Since you've gone to the trouble of creating a patient struct, we can clean up the code a bit by using and passing around some pointers to that struct:

#include <stdio.h>
#include <stdlib.h>
#include <unistd.h>
#include <pthread.h>
#include <time.h>

typedef struct patient_info {
    pthread_t thread;
    char treatment;
    char department[20];
} patient;

patient patients[1000];

void *
registration(void *arg)
{
    patient *pt = arg;

    if (rand() % 2 == 0) {
        pt->treatment = 'M';
    }
    else {
        pt->treatment = 'S';
    }

    return NULL;
}

int
main(void)
{
    srand(time(NULL));

    patient *pt;

    // simple for loop to create my thread
    for (size_t i = 0; i < 1; i++) {
        pt = &patients[i];

        if (pthread_create(&pt->thread, NULL, &registration, pt) != 0) {
            perror("There has been an error with pthread_create().");
            return 1;
        }
    }

    for (size_t j = 0; j < 1; j++) {
        pt = &patients[j];

        if (pthread_join(pt->thread, NULL) != 0) {
            perror("There has been an error with the pthread_join().");
            return 2;
        }
    }

    // make this loop to see where it is writing.
    for (size_t i = 0; i < 1000; i++) {
        pt = &patients[i];

        if (pt->treatment == 'M' || pt->treatment == 'S') {
            printf("Treatment is: %c %d\n", pt->treatment, i);
        }
    }

    return 0;
}

Note that we define the patient array to have 1000 elements.

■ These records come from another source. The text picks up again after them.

<file path="src/rtl/tl_pkg.sv">
package tl_pkg;
  typedef enum logic {
    PH_NS = 1'b0,
    PH_EW = 1'b1
  } phase_t;
endpackage

</file>
<file path="src/rtl/tl_interval_timer.sv">
module tl_interval_timer #(
  parameter int PERIOD = 1500000000
) (
  input  logic clk,
  input  logic rst,
  output logic tick
);
  localparam int CW = (PERIOD > 1) ? $clog2(PERIOD) : 1;
  localparam logic [CW-1:0] LAST = CW'(PERIOD - 1);

  logic [CW-1:0] cnt_q;

  always_ff @(posedge clk) begin
    if (rst)
      cnt_q <= '0;
    else if (cnt_q == LAST)
      cnt_q <= '0;
    else
      cnt_q <= cnt_q + CW'(1);
  end

  assign tick = (cnt_q == LAST);
endmodule

</file>
<file path="src/rtl/tl_sync.sv">
module tl_sync #(
  parameter int W      = 2,
  parameter int STAGES = 2
) (
  input  logic         clk,
  input  logic         rst,
  input  logic [W-1:0] d,
  output logic [W-1:0] q
);
  logic [W-1:0] stg_q [STAGES];

  always_ff @(posedge clk) begin
    if (rst) begin
      for (int i = 0; i < STAGES; i++) stg_q[i] <= '0;
    end else begin
      stg_q[0] <= d;
      for (int i = 1; i < STAGES; i++) stg_q[i] <= stg_q[i-1];
    end
  end

  assign q = stg_q[STAGES-1];
endmodule

</file>
<file path="src/rtl/tl_phase_fsm.sv">
module tl_phase_fsm
  import tl_pkg::*;
(
  input  logic   clk,
  input  logic   rst,
  input  logic   tick,
  input  logic   ns_car_s,
  input  logic   ew_car_s,
  output phase_t phase
);
  phase_t phase_q, phase_d;

  always_comb begin
    phase_d = phase_q;
    if (tick) begin
      unique case (phase_q)
        PH_NS:   if (ew_car_s) phase_d = PH_EW;
        PH_EW:   if (ns_car_s) phase_d = PH_NS;
        default: phase_d = PH_NS;
      endcase
    end
  end

  always_ff @(posedge clk) begin
    if (rst) phase_q <= PH_NS;
    else     phase_q <= phase_d;
  end

  assign phase = phase_q;
endmodule

</file>
<file path="src/rtl/tl_two_way_ctrl.sv">
module tl_two_way_ctrl
  import tl_pkg::*;
#(
  parameter int CLK_HZ     = 50000000,
  parameter int INTERVAL_S = 30,
  parameter int SYNC_STAGES = 2
) (
  input  logic clk,
  input  logic rst,
  input  logic ns_car,
  input  logic ew_car,
  output logic ns_green,
  output logic ew_green,
  output logic ns_red,
  output logic ew_red
);
  localparam int PERIOD = CLK_HZ * INTERVAL_S;

  logic       tick;
  logic [1:0] car_s;
  logic       ns_car_s, ew_car_s;
  phase_t     phase;

  tl_interval_timer #(.PERIOD(PERIOD)) u_timer (
    .clk  (clk),
    .rst  (rst),
    .tick (tick)
  );

  tl_sync #(.W(2), .STAGES(SYNC_STAGES)) u_sync (
    .clk (clk),
    .rst (rst),
    .d   ({ns_car, ew_car}),
    .q   (car_s)
  );

  assign ns_car_s = car_s[1];
  assign ew_car_s = car_s[0];

  tl_phase_fsm u_fsm (
    .clk      (clk),
    .rst      (rst),
    .tick     (tick),
    .ns_car_s (ns_car_s),
    .ew_car_s (ew_car_s),
    .phase    (phase)
  );

  assign ns_green = (phase == PH_NS);
  assign ew_green = (phase == PH_EW);
  assign ns_red   = ~ns_green;
  assign ew_red   = ~ew_green;
endmodule

</file>
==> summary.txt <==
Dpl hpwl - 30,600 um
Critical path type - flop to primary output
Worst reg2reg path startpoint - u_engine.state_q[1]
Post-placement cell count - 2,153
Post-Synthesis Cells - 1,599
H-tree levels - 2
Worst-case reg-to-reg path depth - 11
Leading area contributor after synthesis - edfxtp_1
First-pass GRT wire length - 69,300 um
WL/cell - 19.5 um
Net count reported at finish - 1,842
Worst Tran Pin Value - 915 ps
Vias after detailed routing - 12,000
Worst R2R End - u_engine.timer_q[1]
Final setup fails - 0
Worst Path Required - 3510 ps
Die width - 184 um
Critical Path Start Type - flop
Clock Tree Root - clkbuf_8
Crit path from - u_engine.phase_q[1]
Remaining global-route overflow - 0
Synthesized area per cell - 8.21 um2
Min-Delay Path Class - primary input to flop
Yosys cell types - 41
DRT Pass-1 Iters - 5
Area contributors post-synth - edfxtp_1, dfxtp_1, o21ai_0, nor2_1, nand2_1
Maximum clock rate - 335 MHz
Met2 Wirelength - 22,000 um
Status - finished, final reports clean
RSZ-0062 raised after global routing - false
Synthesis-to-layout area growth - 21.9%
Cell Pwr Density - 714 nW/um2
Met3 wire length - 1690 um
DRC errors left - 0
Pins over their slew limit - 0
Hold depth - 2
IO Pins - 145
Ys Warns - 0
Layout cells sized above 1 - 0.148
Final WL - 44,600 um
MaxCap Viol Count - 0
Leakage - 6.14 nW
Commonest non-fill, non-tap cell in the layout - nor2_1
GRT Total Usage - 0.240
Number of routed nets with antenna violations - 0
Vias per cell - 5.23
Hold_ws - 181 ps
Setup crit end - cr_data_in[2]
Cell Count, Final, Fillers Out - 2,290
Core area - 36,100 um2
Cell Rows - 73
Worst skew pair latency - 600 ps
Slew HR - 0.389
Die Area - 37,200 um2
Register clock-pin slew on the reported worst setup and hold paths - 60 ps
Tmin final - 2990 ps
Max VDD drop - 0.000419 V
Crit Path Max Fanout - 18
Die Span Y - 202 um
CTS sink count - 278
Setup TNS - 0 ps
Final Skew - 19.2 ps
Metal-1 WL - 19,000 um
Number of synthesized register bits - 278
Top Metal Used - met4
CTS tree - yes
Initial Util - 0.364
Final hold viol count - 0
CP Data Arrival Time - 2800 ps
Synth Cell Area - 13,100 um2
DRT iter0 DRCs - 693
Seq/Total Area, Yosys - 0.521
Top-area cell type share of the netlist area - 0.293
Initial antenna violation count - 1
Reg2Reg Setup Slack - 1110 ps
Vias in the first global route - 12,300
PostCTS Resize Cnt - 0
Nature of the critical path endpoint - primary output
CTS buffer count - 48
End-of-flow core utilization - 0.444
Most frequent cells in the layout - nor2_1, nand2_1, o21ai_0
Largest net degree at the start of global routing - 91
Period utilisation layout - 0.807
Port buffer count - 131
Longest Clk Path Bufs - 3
<file path="src/rtl/autovec_pkg.sv">
// Package: shared types for the autovector encoder.
// Assumes: nothing beyond IEEE 1800-2017.
package autovec_pkg;

    // State of the three-byte jump fetch sequence
    typedef enum logic {
        SEQ_IDLE  = 1'b0,
        SEQ_ARMED = 1'b1
    } seq_state_e;

    // Vector spacing: slots are four bytes apart in the jump table
    localparam int VEC_SHIFT = 2;

endpackage

</file>
<file path="src/rtl/req_latch_bank.sv">
// Module: req_latch_bank
// Holds one sticky request latch per source. A pulse sets a latch and a
// clear strobe empties it; a pulse wins over a simultaneous clear.
// Slots marked in RESERVED_MASK are tied to zero and never latch.
// Assumes: pulses and clears are synchronous to clk.
module req_latch_bank #(
    parameter int                   NUM_SLOTS     = 32,
    parameter logic [NUM_SLOTS-1:0] RESERVED_MASK = '0
) (
    input  logic                 clk,
    input  logic                 rst_n,
    input  logic [NUM_SLOTS-1:0] pulse_i,
    input  logic [NUM_SLOTS-1:0] clr_i,
    output logic [NUM_SLOTS-1:0] lat_o
);

    for (genvar g = 0; g < NUM_SLOTS; g++) begin : g_slot
        if (RESERVED_MASK[g]) begin : g_resv
            // Reserved slot: constant zero, request pulses ignored
            assign lat_o[g] = 1'b0;
        end else begin : g_live
            logic bit_q;
            // Sticky latch: set on pulse, cleared on strobe, pulse has priority
            always_ff @(posedge clk) begin
                if (!rst_n)          bit_q <= 1'b0;
                else if (pulse_i[g]) bit_q <= 1'b1;
                else if (clr_i[g])   bit_q <= 1'b0;
            end
            assign lat_o[g] = bit_q;
        end
    end

    // set latches without a clear stay set
    a_r2_hold: assert property (@(posedge clk) disable iff (!rst_n)
        1'b1 |=> ((($past(lat_o) & ~$past(clr_i)) & ~lat_o) == '0));

    // a pulse on a live slot is latched at the next edge
    a_r3_set: assert property (@(posedge clk) disable iff (!rst_n)
        1'b1 |=> ((($past(pulse_i) & ~RESERVED_MASK) & ~lat_o) == '0));

    // reserved slots never show a request
    a_r5_reserved: assert property (@(posedge clk) disable iff (!rst_n)
        (lat_o & RESERVED_MASK) == '0);

endmodule

</file>
<file path="src/rtl/prio_pick.sv">
// Module: prio_pick
// Fixed-priority encoder: reports the lowest set bit index of req_i.
// Bit 0 is the highest priority. Purely combinational; clk and rst_n
// only qualify the checks.
// Assumes: NUM_SLOTS is a power of two or IDX_W covers it.
module prio_pick #(
    parameter int NUM_SLOTS = 32,
    localparam int IDX_W    = $clog2(NUM_SLOTS)
) (
    input  logic                 clk,
    input  logic                 rst_n,
    input  logic [NUM_SLOTS-1:0] req_i,
    output logic                 valid_o,
    output logic [IDX_W-1:0]     idx_o
);

    // Scan from the lowest priority upward so the highest priority is kept last
    always_comb begin
        valid_o = 1'b0;
        idx_o   = '0;
        for (int i = NUM_SLOTS - 1; i >= 0; i--) begin
            if (req_i[i]) begin
                valid_o = 1'b1;
                idx_o   = IDX_W'(i);
            end
        end
    end

    // the reported winner is pending and nothing above it in priority is
    a_r6_highest_wins: assert property (@(posedge clk) disable iff (!rst_n)
        valid_o |-> (req_i[idx_o] &&
                     ((req_i & ((NUM_SLOTS'(1) << idx_o) - NUM_SLOTS'(1))) == '0)));

    // no winner only when nothing requests
    a_r4_none: assert property (@(posedge clk) disable iff (!rst_n)
        !valid_o |-> (req_i == '0));

endmodule

</file>
<file path="src/rtl/fetch_subst.sv">
// Module: fetch_subst
// Watches the code fetch stream. A fetch of the entry address captures the
// current winner, and a later fetch of entry+2 has its byte replaced by the
// winner's vector. The sequence closes after the entry+2 fetch.
// Assumes: the processor fetches entry, entry+1, entry+2 in order after
// taking the shared interrupt; fetch data path is combinational.
module fetch_subst
    import autovec_pkg::*;
#(
    parameter int                ADDR_W     = 16,
    parameter int                DATA_W     = 8,
    parameter int                IDX_W      = 5,
    parameter logic [ADDR_W-1:0] ENTRY_ADDR = 16'h0043
) (
    input  logic              clk,
    input  logic              rst_n,
    input  logic              av_en_i,
    input  logic              fetch_valid_i,
    input  logic [ADDR_W-1:0] fetch_addr_i,
    input  logic [DATA_W-1:0] mem_rdata_i,
    input  logic              pick_valid_i,
    input  logic [IDX_W-1:0]  pick_idx_i,
    output logic [DATA_W-1:0] fetch_data_o
);

    localparam logic [ADDR_W-1:0] VEC_ADDR = ENTRY_ADDR + ADDR_W'(2);

    seq_state_e        seq_q;
    logic [IDX_W-1:0]  idx_q;
    logic              hit_q;
    logic              at_entry;
    logic              at_vec;
    logic [DATA_W-1:0] vec_byte;

    // Decode the two addresses of interest
    assign at_entry = fetch_valid_i && (fetch_addr_i == ENTRY_ADDR);
    assign at_vec   = fetch_valid_i && (fetch_addr_i == VEC_ADDR);

    // Track the sequence and freeze the winner on the entry fetch
    always_ff @(posedge clk) begin
        if (!rst_n) begin
            seq_q <= SEQ_IDLE;
            idx_q <= '0;
            hit_q <= 1'b0;
        end else if (at_entry) begin
            seq_q <= SEQ_ARMED;
            idx_q <= pick_idx_i;
            hit_q <= pick_valid_i;
        end else if (at_vec) begin
            seq_q <= SEQ_IDLE;
        end
    end

    // Form the vector byte from the held index
    assign vec_byte = DATA_W'(idx_q) << VEC_SHIFT;

    // Replace the vector byte only inside an armed sequence with a winner
    always_comb begin
        if (at_vec && (seq_q == SEQ_ARMED) && hit_q && av_en_i)
            fetch_data_o = vec_byte;
        else
            fetch_data_o = mem_rdata_i;
    end

    // the held winner does not move until a new entry fetch
    a_r9_hold_vec: assert property (@(posedge clk) disable iff (!rst_n)
        ((seq_q == SEQ_ARMED) && !at_entry) |=> ($stable(idx_q) && $stable(hit_q)));

    // with autovectoring off the fetch data is the memory byte
    a_r8_pass: assert property (@(posedge clk) disable iff (!rst_n)
        !av_en_i |-> (fetch_data_o == mem_rdata_i));

    // the vector fetch closes the sequence
    a_r11_close: assert property (@(posedge clk) disable iff (!rst_n)
        (at_vec && !at_entry) |=> (seq_q == SEQ_IDLE));

endmodule

</file>
<file path="src/rtl/autovec_encoder.sv">
// Module: autovec_encoder (top)
// Latches and masks up to NUM_SLOTS interrupt requests, drives one shared
// interrupt, and substitutes the winner's vector into the jump fetched at
// ENTRY_ADDR. Bit i of each source vector is priority i+1.
// Assumes: synchronous active-low reset, single clock domain.
module autovec_encoder #(
    parameter int                   NUM_SLOTS     = 32,
    parameter int                   ADDR_W        = 16,
    parameter int                   DATA_W        = 8,
    parameter logic [ADDR_W-1:0]    ENTRY_ADDR    = 16'h0043,
    parameter logic [NUM_SLOTS-1:0] RESERVED_MASK = 32'h0E02_0080
) (
    input  logic                 clk,
    input  logic                 rst_n,
    input  logic [NUM_SLOTS-1:0] req_pulse_i,
    input  logic [NUM_SLOTS-1:0] req_en_i,
    input  logic [NUM_SLOTS-1:0] req_clr_i,
    input  logic                 av_en_i,
    input  logic                 fetch_valid_i,
    input  logic [ADDR_W-1:0]    fetch_addr_i,
    input  logic [DATA_W-1:0]    mem_rdata_i,
    output logic                 irq_o,
    output logic [DATA_W-1:0]    fetch_data_o
);

    localparam int IDX_W = $clog2(NUM_SLOTS);

    logic [NUM_SLOTS-1:0] lat;
    logic [NUM_SLOTS-1:0] live;
    logic                 pick_valid;
    logic [IDX_W-1:0]     pick_idx;

    req_latch_bank #(
        .NUM_SLOTS     (NUM_SLOTS),
        .RESERVED_MASK (RESERVED_MASK)
    ) u_latch (
        .clk     (clk),
        .rst_n   (rst_n),
        .pulse_i (req_pulse_i),
        .clr_i   (req_clr_i),
        .lat_o   (lat)
    );

    // Mask latched requests with their enables
    assign live  = lat & req_en_i;
    // Shared line: any enabled pending source
    assign irq_o = |live;

    prio_pick #(.NUM_SLOTS(NUM_SLOTS)) u_pick (
        .clk     (clk),
        .rst_n   (rst_n),
        .req_i   (live),
        .valid_o (pick_valid),
        .idx_o   (pick_idx)
    );

    fetch_subst #(
        .ADDR_W     (ADDR_W),
        .DATA_W     (DATA_W),
        .IDX_W      (IDX_W),
        .ENTRY_ADDR (ENTRY_ADDR)
    ) u_subst (
        .clk           (clk),
        .rst_n         (rst_n),
        .av_en_i       (av_en_i),
        .fetch_valid_i (fetch_valid_i),
        .fetch_addr_i  (fetch_addr_i),
        .mem_rdata_i   (mem_rdata_i),
        .pick_valid_i  (pick_valid),
        .pick_idx_i    (pick_idx),
        .fetch_data_o  (fetch_data_o)
    );

    // the shared line agrees with the encoder's view of pending work
    a_r4_irq_pick: assert property (@(posedge clk) disable iff (!rst_n)
        irq_o == pick_valid);

    // the page byte is never replaced
    a_r7_page_pass: assert property (@(posedge clk) disable iff (!rst_n)
        (fetch_valid_i && (fetch_addr_i == ENTRY_ADDR + ADDR_W'(1)))
            |-> (fetch_data_o == mem_rdata_i));

endmodule

</file>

At present, we are only creating one thread.

Presumably, we want to process all 1000 records.

But, creating 1000 threads is problematic and doesn't scale too well. If we had 100,000 patients, we [probably] could not create 100,000 threads in parallel.

And, even if we could, the system would spend most of its time switching between threads and the system would slow to a crawl.

Better to have a "pool" of "worker" threads and feed them a few records at a time.

If we do that, there's no reason to put the pthread_t into the patient record. We can have two separate arrays: one for patients and another [smaller] array for "active" threads.

There are many ways to do this. Ideally, we monitor thread completion and add new threads dynamically. But, that's a bit complicated for a first try.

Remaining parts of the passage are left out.